Tell how many lines in these records contain the string "redirect", with only the number as the reply.

|---|

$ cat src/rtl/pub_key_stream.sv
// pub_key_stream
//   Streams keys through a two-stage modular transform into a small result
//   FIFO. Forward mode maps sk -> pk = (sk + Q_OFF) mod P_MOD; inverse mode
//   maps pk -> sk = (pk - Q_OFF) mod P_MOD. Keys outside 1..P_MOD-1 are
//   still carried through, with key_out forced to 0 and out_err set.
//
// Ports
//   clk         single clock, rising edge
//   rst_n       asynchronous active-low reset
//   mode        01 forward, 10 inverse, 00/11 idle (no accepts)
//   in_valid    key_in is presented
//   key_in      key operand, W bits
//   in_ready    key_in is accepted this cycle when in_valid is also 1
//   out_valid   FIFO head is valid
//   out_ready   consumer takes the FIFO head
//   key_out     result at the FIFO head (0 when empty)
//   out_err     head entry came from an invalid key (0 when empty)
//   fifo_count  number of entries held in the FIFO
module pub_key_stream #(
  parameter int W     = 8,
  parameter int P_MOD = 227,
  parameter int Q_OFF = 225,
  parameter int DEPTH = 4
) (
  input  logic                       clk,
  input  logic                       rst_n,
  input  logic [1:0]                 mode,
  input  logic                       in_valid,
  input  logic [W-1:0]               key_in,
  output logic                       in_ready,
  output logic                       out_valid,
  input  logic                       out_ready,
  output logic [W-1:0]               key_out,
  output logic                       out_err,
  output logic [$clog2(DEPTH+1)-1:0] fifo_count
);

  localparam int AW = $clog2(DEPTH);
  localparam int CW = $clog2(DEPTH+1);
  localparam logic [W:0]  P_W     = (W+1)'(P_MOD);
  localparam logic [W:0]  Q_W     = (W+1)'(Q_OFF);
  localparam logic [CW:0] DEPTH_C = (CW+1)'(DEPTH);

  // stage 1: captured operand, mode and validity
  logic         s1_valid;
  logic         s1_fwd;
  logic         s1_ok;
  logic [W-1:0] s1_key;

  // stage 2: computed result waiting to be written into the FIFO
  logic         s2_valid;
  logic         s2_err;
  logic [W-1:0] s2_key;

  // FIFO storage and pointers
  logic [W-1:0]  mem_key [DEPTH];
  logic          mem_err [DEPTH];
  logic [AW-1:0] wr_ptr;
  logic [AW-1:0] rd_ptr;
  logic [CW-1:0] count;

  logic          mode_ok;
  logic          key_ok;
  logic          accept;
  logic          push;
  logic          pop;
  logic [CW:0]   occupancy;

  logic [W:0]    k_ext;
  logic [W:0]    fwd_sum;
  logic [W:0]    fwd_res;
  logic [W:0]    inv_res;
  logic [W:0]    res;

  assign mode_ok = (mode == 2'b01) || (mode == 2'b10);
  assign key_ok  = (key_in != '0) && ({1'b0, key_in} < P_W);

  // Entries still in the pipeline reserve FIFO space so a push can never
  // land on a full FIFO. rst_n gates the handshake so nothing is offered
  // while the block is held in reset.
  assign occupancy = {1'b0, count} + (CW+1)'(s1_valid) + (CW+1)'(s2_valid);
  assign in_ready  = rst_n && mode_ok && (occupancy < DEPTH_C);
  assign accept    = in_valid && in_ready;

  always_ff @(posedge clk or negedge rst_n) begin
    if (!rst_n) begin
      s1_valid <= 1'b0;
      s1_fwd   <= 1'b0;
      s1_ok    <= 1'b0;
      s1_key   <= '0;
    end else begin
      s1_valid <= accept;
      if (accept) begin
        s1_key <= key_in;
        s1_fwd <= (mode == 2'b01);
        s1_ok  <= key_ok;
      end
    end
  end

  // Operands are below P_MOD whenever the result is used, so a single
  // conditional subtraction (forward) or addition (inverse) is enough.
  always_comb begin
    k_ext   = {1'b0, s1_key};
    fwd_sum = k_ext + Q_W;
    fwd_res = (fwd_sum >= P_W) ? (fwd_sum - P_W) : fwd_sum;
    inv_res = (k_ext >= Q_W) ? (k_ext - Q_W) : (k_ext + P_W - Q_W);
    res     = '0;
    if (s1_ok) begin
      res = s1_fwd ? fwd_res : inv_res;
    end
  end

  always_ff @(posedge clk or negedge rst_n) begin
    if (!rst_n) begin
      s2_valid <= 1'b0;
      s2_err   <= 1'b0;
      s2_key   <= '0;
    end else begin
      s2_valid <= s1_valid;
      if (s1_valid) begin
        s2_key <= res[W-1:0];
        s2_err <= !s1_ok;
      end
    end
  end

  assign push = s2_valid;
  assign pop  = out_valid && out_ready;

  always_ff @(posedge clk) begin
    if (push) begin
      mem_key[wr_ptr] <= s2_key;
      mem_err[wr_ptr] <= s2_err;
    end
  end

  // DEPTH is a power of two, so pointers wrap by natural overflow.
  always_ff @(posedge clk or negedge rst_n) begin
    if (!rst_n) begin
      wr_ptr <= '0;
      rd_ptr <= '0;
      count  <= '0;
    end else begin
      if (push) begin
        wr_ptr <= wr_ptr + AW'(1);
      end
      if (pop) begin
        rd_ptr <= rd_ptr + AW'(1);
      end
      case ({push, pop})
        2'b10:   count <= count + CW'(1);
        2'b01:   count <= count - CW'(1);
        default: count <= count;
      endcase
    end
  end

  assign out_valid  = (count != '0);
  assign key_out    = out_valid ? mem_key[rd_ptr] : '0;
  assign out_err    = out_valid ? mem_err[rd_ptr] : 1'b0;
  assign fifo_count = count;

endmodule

|---|

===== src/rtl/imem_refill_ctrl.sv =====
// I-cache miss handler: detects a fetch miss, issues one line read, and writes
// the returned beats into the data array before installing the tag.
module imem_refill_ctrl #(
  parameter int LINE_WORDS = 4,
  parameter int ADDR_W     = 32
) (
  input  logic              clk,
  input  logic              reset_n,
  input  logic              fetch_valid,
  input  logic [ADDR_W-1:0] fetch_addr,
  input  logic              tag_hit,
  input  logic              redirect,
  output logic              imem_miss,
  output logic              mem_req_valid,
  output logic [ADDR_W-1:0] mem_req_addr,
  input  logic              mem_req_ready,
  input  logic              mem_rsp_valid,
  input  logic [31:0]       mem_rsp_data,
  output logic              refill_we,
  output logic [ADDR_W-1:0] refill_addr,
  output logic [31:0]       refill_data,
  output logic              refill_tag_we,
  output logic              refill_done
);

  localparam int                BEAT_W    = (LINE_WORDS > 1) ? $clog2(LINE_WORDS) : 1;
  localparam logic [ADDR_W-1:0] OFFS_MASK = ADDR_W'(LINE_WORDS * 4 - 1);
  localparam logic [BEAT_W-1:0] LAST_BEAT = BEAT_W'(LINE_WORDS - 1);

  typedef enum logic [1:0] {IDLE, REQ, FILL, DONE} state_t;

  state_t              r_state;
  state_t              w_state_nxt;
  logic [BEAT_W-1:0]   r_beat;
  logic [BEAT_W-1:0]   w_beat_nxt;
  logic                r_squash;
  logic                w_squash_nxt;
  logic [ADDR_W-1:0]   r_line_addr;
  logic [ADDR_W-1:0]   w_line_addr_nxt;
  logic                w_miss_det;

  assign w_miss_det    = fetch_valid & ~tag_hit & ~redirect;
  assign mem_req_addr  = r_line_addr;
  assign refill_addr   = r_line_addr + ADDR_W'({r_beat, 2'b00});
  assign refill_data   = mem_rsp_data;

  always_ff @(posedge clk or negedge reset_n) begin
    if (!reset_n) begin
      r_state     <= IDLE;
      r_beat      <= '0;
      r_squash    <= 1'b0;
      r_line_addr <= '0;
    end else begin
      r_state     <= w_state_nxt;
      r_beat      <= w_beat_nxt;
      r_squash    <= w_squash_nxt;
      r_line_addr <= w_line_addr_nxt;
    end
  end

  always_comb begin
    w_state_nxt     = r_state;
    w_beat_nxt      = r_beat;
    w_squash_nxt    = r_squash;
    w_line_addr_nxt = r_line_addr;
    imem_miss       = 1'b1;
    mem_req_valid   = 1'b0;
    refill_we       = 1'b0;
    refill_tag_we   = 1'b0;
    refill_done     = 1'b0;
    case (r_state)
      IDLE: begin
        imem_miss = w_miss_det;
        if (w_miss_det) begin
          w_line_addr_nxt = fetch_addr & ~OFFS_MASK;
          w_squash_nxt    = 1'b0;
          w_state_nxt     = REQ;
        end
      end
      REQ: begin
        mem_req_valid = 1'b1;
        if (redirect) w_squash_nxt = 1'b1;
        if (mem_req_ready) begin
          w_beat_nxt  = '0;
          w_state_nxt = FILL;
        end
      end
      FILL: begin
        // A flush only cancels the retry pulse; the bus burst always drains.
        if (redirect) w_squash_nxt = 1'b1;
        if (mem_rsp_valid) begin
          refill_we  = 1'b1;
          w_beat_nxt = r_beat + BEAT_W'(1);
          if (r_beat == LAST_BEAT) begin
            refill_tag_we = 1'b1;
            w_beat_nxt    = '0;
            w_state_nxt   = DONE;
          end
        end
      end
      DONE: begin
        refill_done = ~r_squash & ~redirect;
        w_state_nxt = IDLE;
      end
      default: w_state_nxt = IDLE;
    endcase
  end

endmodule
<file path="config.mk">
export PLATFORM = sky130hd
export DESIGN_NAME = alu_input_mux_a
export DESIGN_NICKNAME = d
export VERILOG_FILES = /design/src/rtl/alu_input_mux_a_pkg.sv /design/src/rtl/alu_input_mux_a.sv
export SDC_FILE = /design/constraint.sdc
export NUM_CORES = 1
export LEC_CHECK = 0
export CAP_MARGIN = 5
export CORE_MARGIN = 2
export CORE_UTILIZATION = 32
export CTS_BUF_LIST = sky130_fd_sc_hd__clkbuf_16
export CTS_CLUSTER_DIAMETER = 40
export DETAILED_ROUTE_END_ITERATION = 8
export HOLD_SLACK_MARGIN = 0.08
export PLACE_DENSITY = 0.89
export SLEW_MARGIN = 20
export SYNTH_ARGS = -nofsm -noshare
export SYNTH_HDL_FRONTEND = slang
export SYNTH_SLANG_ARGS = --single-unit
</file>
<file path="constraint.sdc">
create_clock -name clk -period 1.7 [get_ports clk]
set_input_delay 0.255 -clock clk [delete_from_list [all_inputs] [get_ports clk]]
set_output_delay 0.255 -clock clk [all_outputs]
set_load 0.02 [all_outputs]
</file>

|---|

ANSWER BOX:
5